Re: [sqlite] Feature request: copying vacuum

2010-09-09 Thread Taras Glek
  On 09/01/2010 11:41 AM, Taras Glek wrote:
> Hi,
> Currently VACUUM takes care of sqlite-level fragmentation. 
> Unfortunately it does little for fs-level fragmentation since the same 
> file is being reused. It would be really beneficial for Mozilla 
> performance if we could get a vacuum/hotcopy mode.
>
> As I understand it, currently vacuum works by copying out the data to 
> a new file, then copying it back in and truncating the original db file.
>
> It would be really nice to instead do something like:
>
> copy the data to a new file
>
> swap the underlying filehandles to point at new file
>
> remove old file
>
> rename the new file to old name.
>
> This yields two benefits:
>
> A less fragmented db
>
> ~50% vacuum speedup since the data is only copied once
>
> Currently we can copy the data to a new file, but it is a pretty 
> invasive change to swap all of the current sqlite connections to the 
> new file. Things like prepared statements, etc need to be updated for 
> every single db consumer. Thus it would make sense to have this 
> feature on the sqlite side.
>
> Is this reasonable request?
>
> Thanks,
> Taras
I sent this last week, wanted to address some issues that were raised 
about my proposal.

Sorry for the weird(and late!) reply, I'm subscribed via a digest(would 
be so nice to have a gmane mirror), so I can't reply directly.

Richard Hipp:
> If other connections have the database file open while it is being vacuumed,
> then on unix the other connections will still be left open on the old
> unlinked version of the database file and will never see the new content.
> And on windows, the file swapping and renaming simply is not allowed while
> other connections have the database files open.
> The work around is to modify SQLite so that it is constantly closing and
> reopening the database files.  But that adds rather large overheads that
> seem likely to be much greater than any savings seen through a reduction in
> disk FS fragmentation.
>
>
I agree with both points. A copying VACUUM should specify that it does 
not support the multi-connection usecase. It fail abort if it detects 
another db connection( or have this mentioned in documentation if this 
detection isn't possible).
The wins from avoiding disk fragmentation+copying less data are 
significant. Punting seems like a reasonable alternative to forcing 
sqlite to constantly close/open the db.


Jay A. Kreibich:

>You're also breaking transactional integrity.  You need the option of
>backing-out of the operation right up until the moment it works, and
>this procedure can't do that.  For example, if you lose power right
>after "remove old file", your database is no longer there.
>
You are right my original sequence of events was flawed, it should be:

copy the data to a new file

swap the underlying filehandles to point at new file

rename the new file to old name(this also removes old file).

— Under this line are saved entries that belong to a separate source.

<file path="src/rtl/motor_ramp_sequencer.sv">
// Duty-cycle slew sequencer between the IR command controller and the motor PWM.
// Ramps toward a latched target, brakes and holds a dead time before a reversal.
module motor_ramp_sequencer #(
   parameter int unsigned clk_hz     = 25_000_000,
   parameter int unsigned ramp_hz    = 1000,
   parameter int unsigned ramp_step  = 4,
   parameter int unsigned dead_ticks = 50
) (
   input  logic       clk,
   input  logic       rst_n,
   input  logic       tgt_valid,
   output logic       tgt_ready,
   input  logic [7:0] tgt_dc,
   input  logic       tgt_dir,
   input  logic       estop,
   output logic [7:0] motor_dc,
   output logic       direction,
   output logic       busy,
   output logic       at_target
);

   localparam int unsigned tick_div  = clk_hz / ramp_hz;
   localparam int unsigned pre_w     = (tick_div > 1) ? $clog2(tick_div) : 1;
   localparam int unsigned dead_w    = (dead_ticks > 1) ? $clog2(dead_ticks + 1) : 1;
   localparam logic [pre_w-1:0]  pre_top   = pre_w'(tick_div - 1);
   localparam logic [dead_w-1:0] dead_last = dead_w'(dead_ticks - 1);
   localparam logic [8:0]        step9     = 9'(ramp_step);
   localparam logic [7:0]        step8     = 8'(ramp_step);

   typedef enum logic [1:0] {
      HOLD  = 2'd0,
      RAMP  = 2'd1,
      BRAKE = 2'd2,
      DEAD  = 2'd3
   } state_t;

   state_t            state_q, state_d;
   logic [pre_w-1:0]  pre_cnt;
   logic [dead_w-1:0] dead_cnt, dead_d;
   logic [7:0]        tgt_dc_q;
   logic              tgt_dir_q;
   logic [7:0]        dc_d;
   logic              dir_d;
   logic              tick;
   logic              accept;
   logic              stop_now;
   logic [8:0]        diff9;
   logic [7:0]        ramp_dc;
   logic [7:0]        brake_dc;

   // Free-running ramp prescaler, independent of the sequencer state.
   // NOTE: sequential state is updated only with non-blocking assignments so every
   // register samples pre-edge values regardless of process evaluation order.
   always_ff @(posedge clk or negedge rst_n) begin
      if (!rst_n) begin
         pre_cnt <= '0;
      end else if (pre_cnt == pre_top) begin
         pre_cnt <= '0;
      end else begin
         pre_cnt <= pre_cnt + 1'b1;
      end
   end

   assign tick      = (pre_cnt == pre_top);
   assign tgt_ready = (state_q == HOLD) || (state_q == RAMP);
   assign accept    = tgt_valid && tgt_ready;
   assign stop_now  = estop && direction;
   assign busy      = (state_q != HOLD);
   assign at_target = (state_q == HOLD) && (motor_dc == tgt_dc_q) && (direction == tgt_dir_q);

   // Distance to target in 9 bits; a step that would overshoot loads the target exactly.
   always_comb begin
      if (tgt_dc_q >= motor_dc) begin
         diff9 = {1'b0, tgt_dc_q} - {1'b0, motor_dc};
      end else begin
         diff9 = {1'b0, motor_dc} - {1'b0, tgt_dc_q};
      end
      if (diff9 <= step9) begin
         ramp_dc = tgt_dc_q;
      end else if (tgt_dc_q > motor_dc) begin
         ramp_dc = motor_dc + step8;
      end else begin
         ramp_dc = motor_dc - step8;
      end
      brake_dc = ({1'b0, motor_dc} <= step9) ? 8'd0 : motor_dc - step8;
   end

   // NOTE: every output of this block gets a default first, so no path leaves a
   // variable unassigned and no latch is inferred.
   always_comb begin
      state_d = state_q;
      dc_d    = motor_dc;
      dir_d   = direction;
      dead_d  = dead_cnt;
      unique case (state_q)
         HOLD: begin
            if (tgt_dir_q != direction) begin
               if (motor_dc == 8'd0) begin
                  state_d = DEAD;
                  dead_d  = '0;
               end else begin
                  state_d = BRAKE;
               end
            end else if (tgt_dc_q != motor_dc) begin
               state_d = RAMP;
            end
         end
         RAMP: begin
            if (tgt_dir_q != direction) begin
               state_d = BRAKE;
            end else if (motor_dc == tgt_dc_q) begin
               state_d = HOLD;
            end else if (tick) begin
               dc_d = ramp_dc;
            end
         end
         BRAKE: begin
            if (motor_dc == 8'd0) begin
               state_d = DEAD;
               dead_d  = '0;
            end else if (tick) begin
               dc_d = brake_dc;
            end
         end
         DEAD: begin
            if (tick) begin
               if (dead_cnt == dead_last) begin
                  dir_d   = tgt_dir_q;
                  dead_d  = '0;
                  state_d = (tgt_dc_q == 8'd0) ? HOLD : RAMP;
               end else begin
                  dead_d = dead_cnt + 1'b1;
               end
            end
         end
         default: state_d = HOLD;
      endcase
      // Obstruction ahead wins over everything while moving forward.
      if (stop_now) begin
         state_d = HOLD;
         dc_d    = 8'd0;
         dir_d   = direction;
      end
   end

   always_ff @(posedge clk or negedge rst_n) begin
      if (!rst_n) begin
         state_q   <= HOLD;
         motor_dc  <= 8'd0;
         direction <= 1'b1;
         dead_cnt  <= '0;
      end else begin
         state_q   <= state_d;
         motor_dc  <= dc_d;
         direction <= dir_d;
         dead_cnt  <= dead_d;
      end
   end

   // A target offered during an estop is handshaken but discarded.
   always_ff @(posedge clk or negedge rst_n) begin
      if (!rst_n) begin
         tgt_dc_q  <= 8'd0;
         tgt_dir_q <= 1'b1;
      end else if (stop_now) begin
         tgt_dc_q  <= 8'd0;
      end else if (accept) begin
         tgt_dc_q  <= tgt_dc;
         tgt_dir_q <= tgt_dir;
      end
   end

endmodule

</file>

This takes care of the "remove old file" problem.

>You'd have to do that anyways, for all connections other than the one
>that issued the VACUUM command.  Coordinating FD swaps across multiple
>connections in the same process would be confusing enough-- there
>would be no possible way to do it across database connections in
>multiple processes.
As I said above, I think restricting this to single-connection usecases 
is reasonable.

>Maybe there would be some way to pre-populate the rollback journal
>with the full contents of the original database.  Then the file could
>be truncated before the copy-back procedure.  That would make it
>clear to the OS that it is free to allocate whatever file blocks it
>wants, hopefully in better patterns.  The copy back could also be
>done in very large chunks.
That sounds like a reasonable alternative to me. It does more IO than 
copy+rename, but I'm mostly interested in avoiding fragmentation here 
and this solve that issue.

>On a personal level, I don't think it is worth it.  In the end, you're
>still hoping the OS and filesystem will make smart choices about block
>allocations.  An application shouldn't need to be spending a lot
>of time worrying about this level of filesystem performance.  No
>matter what, you're just hinting and setting up conditions that
>should allow the filesystem driver to do something smart and fast.
>It may, or it may not, actually do so.
I appreciate your feeling on the matter. But there are APIs(ie 
fallocate) that are specifically designed to minimize fragmentation. The 
underlying filesystem can not be expected to guess every possible 
workload correctly.

Scott Hess:
> I agree with Jay - while it is tempting to have SQLite bite off
> optimizing this kind of thing, it's pretty far out of scope.  Next
> we'll be talking about running SQLite on raw partitions!  The recent
> addition of SQLITE_FCNTL_CHUNK_SIZE is probably about all the hinting
> you can 

Re: [sqlite] Feature request: copying vacuum

2010-09-02 Thread Jay A. Kreibich
On Thu, Sep 02, 2010 at 05:42:17AM +0200, Ben Danper scratched on the wall:
> 
> On Wed, Sep 1, 2010 at 12:46 PM, Jay A. Kreibich  wrote:
> > There is no reason to assume the filesystem
> > will over-write the existing allocations, rather than just create new
> > ones, especially if the pages are shuffled in groups...
> 
> Actually there's no reason to do the opposite,
> as it would fragment files that were contiguous in the first place.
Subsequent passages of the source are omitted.